** DATA FOR ANALYSIS follows **

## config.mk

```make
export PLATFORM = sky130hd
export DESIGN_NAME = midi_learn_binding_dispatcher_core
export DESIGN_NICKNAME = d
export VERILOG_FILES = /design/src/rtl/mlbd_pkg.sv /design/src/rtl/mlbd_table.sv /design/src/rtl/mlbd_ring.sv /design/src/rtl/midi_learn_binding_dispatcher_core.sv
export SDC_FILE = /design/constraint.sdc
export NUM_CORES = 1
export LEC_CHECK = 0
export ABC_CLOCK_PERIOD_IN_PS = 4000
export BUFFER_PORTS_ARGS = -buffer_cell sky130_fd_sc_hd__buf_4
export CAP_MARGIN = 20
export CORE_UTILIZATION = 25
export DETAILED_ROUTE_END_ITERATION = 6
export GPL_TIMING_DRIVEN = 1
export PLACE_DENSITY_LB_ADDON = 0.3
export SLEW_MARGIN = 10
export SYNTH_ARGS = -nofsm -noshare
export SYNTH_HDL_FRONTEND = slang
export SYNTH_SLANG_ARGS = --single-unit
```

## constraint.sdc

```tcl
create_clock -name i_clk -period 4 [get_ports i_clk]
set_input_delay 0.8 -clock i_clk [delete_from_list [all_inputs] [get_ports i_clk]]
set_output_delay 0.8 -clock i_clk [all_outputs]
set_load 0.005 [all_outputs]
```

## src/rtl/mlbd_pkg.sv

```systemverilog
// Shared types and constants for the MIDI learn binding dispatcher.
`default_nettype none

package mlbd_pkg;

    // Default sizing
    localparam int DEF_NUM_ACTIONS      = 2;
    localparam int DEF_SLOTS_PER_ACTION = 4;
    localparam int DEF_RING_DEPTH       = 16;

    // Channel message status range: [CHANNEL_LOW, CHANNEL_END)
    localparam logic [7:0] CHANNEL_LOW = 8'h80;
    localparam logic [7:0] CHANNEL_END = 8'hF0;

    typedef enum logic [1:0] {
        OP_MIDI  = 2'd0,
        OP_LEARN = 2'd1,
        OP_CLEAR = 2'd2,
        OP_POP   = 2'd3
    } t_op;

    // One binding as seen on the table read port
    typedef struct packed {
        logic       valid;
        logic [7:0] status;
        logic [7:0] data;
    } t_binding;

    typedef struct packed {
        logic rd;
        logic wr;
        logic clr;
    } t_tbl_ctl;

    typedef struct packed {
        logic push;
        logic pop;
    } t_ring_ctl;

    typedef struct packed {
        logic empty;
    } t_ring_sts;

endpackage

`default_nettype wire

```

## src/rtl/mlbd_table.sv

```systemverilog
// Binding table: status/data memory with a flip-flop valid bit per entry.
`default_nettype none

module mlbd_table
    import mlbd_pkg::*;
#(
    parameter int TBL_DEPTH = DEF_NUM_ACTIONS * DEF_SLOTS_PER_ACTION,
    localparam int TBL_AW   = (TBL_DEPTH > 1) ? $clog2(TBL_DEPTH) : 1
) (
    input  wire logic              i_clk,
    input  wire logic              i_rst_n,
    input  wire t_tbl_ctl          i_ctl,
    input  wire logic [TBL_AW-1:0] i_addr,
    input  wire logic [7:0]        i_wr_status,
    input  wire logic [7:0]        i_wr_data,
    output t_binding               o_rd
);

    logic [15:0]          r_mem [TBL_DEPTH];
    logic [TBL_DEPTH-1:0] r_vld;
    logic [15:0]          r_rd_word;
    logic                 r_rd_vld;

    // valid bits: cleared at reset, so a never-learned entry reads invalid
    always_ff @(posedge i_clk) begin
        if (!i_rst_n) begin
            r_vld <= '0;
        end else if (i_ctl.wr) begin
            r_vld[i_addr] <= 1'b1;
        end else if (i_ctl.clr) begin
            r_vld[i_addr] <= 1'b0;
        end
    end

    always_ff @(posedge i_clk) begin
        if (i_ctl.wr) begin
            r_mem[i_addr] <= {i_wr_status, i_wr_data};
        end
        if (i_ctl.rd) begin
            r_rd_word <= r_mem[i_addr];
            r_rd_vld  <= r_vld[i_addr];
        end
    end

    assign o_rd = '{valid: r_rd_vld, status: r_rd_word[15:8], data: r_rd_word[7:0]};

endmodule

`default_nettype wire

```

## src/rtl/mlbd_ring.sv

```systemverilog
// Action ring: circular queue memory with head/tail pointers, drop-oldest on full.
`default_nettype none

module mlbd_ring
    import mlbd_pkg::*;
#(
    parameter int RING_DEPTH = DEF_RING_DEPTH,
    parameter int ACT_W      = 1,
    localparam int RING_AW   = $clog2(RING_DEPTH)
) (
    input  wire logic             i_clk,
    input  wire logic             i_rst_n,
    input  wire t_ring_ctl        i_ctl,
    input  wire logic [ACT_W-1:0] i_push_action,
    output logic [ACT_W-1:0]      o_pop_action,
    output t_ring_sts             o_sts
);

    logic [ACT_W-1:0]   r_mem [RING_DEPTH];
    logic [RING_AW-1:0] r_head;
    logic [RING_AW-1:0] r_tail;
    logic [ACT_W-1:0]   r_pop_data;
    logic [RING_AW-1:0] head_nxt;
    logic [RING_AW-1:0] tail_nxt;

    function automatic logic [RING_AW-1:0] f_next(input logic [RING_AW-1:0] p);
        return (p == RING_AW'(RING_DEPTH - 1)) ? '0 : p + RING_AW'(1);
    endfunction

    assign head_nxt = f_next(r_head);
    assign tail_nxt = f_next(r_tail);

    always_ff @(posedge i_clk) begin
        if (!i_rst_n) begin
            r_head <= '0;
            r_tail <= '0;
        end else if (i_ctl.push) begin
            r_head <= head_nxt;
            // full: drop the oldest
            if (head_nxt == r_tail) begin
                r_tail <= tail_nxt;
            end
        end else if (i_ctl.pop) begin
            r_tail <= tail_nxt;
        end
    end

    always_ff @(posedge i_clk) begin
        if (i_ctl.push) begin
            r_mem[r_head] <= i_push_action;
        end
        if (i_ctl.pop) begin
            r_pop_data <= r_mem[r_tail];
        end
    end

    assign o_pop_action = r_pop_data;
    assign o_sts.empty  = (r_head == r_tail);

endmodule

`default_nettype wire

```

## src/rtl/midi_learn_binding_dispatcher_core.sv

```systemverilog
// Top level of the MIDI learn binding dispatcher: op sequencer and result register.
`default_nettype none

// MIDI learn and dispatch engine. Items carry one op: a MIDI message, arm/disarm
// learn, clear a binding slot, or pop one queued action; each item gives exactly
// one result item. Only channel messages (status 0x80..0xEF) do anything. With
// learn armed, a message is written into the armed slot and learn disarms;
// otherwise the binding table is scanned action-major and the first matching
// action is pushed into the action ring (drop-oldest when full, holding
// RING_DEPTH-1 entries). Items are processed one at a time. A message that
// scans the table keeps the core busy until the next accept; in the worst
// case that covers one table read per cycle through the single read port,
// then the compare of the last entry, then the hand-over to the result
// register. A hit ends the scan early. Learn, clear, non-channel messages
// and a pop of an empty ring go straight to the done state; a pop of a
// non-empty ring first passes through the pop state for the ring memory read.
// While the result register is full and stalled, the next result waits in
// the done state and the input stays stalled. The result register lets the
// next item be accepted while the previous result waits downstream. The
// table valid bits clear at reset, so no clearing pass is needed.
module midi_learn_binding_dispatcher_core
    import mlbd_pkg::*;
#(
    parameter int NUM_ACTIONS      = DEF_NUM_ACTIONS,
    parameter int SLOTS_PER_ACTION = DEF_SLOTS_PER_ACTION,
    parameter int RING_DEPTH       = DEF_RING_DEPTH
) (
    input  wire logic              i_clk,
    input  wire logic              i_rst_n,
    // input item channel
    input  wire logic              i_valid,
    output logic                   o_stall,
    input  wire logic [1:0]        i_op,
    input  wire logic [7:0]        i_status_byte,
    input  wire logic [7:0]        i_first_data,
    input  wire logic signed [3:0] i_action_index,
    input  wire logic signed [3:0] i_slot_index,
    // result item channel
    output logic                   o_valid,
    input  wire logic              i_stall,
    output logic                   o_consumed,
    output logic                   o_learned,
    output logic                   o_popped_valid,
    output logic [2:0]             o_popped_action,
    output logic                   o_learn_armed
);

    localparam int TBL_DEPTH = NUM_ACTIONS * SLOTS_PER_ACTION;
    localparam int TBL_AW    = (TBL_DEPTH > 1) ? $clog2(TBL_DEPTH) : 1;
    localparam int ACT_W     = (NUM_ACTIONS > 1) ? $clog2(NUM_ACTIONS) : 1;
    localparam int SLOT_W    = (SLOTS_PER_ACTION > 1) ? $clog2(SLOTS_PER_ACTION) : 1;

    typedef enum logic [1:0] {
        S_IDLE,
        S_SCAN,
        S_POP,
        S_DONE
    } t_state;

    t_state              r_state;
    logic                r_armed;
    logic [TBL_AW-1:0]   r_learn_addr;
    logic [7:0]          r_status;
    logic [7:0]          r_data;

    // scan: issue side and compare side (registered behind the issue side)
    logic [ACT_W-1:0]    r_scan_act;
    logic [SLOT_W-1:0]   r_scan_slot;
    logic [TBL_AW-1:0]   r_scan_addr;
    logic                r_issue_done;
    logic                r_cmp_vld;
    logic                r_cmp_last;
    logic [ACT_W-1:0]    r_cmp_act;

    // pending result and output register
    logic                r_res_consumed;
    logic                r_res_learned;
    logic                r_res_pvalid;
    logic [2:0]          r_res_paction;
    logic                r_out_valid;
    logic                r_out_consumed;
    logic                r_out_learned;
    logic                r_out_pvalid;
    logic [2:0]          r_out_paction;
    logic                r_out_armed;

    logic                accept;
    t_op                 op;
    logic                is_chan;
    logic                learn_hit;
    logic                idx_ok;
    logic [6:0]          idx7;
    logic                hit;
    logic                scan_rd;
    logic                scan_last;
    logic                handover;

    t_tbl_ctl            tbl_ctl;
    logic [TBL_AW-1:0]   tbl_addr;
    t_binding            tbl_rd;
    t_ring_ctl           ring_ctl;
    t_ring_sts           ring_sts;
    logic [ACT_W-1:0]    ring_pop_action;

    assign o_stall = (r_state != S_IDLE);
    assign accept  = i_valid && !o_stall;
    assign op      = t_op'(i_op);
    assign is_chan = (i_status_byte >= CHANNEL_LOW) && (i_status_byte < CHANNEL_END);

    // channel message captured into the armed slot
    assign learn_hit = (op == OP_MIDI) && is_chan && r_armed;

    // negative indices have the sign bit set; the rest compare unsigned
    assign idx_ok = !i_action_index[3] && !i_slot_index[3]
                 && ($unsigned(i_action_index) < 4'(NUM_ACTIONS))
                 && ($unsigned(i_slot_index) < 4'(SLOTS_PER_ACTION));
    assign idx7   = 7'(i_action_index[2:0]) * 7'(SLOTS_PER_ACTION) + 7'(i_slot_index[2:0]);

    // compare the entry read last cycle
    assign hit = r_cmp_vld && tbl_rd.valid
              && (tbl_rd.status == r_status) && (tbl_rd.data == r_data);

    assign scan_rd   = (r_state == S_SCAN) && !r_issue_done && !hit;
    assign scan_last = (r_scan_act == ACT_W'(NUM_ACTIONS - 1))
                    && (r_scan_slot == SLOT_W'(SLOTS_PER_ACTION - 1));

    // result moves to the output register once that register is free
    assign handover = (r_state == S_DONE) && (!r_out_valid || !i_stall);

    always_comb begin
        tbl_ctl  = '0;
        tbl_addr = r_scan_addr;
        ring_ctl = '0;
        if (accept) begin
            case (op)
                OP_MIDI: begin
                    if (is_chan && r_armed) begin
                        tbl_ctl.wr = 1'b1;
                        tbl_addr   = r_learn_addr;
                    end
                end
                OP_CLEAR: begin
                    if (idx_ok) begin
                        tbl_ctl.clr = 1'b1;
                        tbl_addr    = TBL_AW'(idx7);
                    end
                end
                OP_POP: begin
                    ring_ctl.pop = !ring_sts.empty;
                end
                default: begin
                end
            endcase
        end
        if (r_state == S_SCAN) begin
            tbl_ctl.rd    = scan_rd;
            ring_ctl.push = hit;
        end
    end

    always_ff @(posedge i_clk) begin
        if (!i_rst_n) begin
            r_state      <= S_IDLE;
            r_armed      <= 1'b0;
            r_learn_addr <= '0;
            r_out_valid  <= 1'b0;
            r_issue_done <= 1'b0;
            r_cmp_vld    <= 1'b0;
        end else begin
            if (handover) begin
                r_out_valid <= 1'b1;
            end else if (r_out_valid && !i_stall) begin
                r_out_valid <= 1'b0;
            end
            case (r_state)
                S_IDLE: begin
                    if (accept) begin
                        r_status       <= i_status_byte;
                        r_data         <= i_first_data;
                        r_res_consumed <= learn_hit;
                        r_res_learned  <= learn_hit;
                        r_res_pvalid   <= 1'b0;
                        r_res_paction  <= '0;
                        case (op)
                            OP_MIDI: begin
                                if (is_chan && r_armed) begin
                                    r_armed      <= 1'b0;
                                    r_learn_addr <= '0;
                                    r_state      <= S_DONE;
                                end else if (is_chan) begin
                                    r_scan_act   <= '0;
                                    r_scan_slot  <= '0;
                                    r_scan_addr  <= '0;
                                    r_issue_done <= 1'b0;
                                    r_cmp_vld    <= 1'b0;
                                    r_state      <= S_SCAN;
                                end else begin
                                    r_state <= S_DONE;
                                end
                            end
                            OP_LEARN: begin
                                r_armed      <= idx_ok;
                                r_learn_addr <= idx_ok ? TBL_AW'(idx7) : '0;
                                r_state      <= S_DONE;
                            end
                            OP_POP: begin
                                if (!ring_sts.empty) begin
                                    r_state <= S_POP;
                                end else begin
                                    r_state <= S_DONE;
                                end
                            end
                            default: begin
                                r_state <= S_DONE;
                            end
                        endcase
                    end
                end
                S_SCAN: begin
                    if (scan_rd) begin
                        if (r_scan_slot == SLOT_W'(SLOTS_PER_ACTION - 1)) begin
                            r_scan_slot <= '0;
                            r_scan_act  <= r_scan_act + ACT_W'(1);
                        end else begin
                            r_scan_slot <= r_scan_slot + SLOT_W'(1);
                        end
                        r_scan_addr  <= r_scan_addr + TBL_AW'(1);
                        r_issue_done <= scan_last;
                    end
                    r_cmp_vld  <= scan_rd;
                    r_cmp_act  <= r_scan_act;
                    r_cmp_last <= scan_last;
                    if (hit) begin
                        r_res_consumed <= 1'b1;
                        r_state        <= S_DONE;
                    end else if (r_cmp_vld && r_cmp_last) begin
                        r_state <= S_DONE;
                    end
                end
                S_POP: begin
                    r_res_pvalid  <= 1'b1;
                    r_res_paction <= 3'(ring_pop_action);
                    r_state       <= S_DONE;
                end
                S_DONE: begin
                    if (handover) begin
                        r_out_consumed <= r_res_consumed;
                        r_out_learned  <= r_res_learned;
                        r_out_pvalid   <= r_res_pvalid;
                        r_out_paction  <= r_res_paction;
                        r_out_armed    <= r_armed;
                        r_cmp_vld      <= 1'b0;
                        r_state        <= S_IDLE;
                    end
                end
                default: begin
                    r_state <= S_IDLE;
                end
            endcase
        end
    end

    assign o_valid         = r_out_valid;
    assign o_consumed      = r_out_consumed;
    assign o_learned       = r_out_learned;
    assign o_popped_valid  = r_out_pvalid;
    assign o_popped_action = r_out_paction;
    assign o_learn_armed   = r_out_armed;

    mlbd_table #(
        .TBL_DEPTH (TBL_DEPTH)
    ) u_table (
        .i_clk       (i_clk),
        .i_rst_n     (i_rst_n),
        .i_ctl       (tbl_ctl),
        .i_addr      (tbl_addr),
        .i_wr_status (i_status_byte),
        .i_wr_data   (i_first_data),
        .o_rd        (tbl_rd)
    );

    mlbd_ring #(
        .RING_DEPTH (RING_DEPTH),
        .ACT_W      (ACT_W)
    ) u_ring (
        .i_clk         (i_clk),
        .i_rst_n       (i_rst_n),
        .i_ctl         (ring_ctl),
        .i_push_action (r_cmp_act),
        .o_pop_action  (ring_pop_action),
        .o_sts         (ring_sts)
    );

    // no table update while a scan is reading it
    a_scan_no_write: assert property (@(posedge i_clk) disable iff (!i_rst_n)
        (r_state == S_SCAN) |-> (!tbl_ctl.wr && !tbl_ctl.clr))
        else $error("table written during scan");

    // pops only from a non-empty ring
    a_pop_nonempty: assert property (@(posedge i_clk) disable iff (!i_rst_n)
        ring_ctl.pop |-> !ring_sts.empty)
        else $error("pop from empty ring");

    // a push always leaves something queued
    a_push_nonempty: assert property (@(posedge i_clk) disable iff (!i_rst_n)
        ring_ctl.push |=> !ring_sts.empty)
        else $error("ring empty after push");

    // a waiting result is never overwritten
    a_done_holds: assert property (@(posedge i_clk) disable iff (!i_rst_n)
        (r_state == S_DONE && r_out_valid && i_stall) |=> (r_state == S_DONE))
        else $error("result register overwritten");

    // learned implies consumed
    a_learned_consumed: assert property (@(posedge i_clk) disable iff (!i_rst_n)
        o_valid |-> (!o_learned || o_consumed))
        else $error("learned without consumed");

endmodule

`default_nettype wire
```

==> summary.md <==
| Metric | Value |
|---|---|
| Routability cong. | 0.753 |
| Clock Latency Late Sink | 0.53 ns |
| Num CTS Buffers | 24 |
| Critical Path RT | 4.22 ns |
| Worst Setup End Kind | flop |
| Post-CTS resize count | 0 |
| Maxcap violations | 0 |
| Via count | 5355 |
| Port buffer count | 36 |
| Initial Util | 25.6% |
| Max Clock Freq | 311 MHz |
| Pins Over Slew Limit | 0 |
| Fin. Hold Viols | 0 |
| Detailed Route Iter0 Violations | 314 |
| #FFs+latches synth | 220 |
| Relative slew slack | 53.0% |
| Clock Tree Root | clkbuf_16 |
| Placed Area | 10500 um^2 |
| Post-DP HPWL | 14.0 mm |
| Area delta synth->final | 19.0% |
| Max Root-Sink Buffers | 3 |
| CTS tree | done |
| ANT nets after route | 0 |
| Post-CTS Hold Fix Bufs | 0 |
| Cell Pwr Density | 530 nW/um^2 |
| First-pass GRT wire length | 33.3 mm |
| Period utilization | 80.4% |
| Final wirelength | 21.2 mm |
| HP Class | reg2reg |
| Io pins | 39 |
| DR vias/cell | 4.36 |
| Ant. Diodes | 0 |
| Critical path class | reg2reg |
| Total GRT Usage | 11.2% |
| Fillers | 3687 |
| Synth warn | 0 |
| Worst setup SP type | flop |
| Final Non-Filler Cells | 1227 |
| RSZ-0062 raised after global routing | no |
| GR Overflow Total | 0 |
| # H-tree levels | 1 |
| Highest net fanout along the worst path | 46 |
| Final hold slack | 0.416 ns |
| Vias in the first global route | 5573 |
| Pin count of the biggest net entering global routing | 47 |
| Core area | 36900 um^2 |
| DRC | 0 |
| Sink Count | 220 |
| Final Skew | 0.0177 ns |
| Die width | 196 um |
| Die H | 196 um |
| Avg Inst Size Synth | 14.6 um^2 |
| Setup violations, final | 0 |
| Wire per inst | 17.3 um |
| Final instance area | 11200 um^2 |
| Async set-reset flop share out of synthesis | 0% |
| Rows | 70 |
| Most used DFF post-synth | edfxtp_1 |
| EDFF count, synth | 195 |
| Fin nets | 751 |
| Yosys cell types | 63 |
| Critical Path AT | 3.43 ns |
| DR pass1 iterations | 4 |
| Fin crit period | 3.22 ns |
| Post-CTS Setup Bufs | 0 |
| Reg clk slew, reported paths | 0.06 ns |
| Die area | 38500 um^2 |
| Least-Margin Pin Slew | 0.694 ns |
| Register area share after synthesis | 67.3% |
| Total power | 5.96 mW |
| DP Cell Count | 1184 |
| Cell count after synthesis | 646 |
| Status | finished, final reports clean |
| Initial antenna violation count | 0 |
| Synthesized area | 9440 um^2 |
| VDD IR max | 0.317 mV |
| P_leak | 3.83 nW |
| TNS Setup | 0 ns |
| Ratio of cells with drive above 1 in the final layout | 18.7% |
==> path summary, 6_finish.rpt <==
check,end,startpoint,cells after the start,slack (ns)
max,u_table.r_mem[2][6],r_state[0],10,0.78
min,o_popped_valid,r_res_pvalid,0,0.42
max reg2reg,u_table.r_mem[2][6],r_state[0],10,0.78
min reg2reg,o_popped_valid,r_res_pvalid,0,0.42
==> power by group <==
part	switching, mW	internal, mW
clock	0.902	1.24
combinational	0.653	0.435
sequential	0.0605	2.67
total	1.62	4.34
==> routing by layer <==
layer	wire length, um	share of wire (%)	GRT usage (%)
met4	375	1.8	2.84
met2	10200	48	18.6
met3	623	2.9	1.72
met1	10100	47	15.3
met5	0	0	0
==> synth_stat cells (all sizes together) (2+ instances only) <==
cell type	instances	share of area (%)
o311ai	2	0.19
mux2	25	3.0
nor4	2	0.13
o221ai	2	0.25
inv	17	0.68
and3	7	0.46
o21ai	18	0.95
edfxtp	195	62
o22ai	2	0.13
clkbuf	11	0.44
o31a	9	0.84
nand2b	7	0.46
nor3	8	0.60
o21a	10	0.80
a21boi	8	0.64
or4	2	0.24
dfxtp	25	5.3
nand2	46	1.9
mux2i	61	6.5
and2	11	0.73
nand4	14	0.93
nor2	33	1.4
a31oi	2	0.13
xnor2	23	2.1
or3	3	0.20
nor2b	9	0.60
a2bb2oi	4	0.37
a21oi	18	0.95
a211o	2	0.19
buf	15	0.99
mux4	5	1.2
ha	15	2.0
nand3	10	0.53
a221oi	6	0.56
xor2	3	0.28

** End of DATA FOR ANALYSIS **

WORK ITEM:
Starting with the line above that holds "cong. | 0.753 |" and stopping with the line that holds "path class | reg2reg |", reproduce each line exactly, omitting all other lines.

RESULT BELOW:
| Routability cong. | 0.753 |
| Clock Latency Late Sink | 0.53 ns |
| Num CTS Buffers | 24 |
| Critical Path RT | 4.22 ns |
| Worst Setup End Kind | flop |
| Post-CTS resize count | 0 |
| Maxcap violations | 0 |
| Via count | 5355 |
| Port buffer count | 36 |
| Initial Util | 25.6% |
| Max Clock Freq | 311 MHz |
| Pins Over Slew Limit | 0 |
| Fin. Hold Viols | 0 |
| Detailed Route Iter0 Violations | 314 |
| #FFs+latches synth | 220 |
| Relative slew slack | 53.0% |
| Clock Tree Root | clkbuf_16 |
| Placed Area | 10500 um^2 |
| Post-DP HPWL | 14.0 mm |
| Area delta synth->final | 19.0% |
| Max Root-Sink Buffers | 3 |
| CTS tree | done |
| ANT nets after route | 0 |
| Post-CTS Hold Fix Bufs | 0 |
| Cell Pwr Density | 530 nW/um^2 |
| First-pass GRT wire length | 33.3 mm |
| Period utilization | 80.4% |
| Final wirelength | 21.2 mm |
| HP Class | reg2reg |
| Io pins | 39 |
| DR vias/cell | 4.36 |
| Ant. Diodes | 0 |
| Critical path class | reg2reg |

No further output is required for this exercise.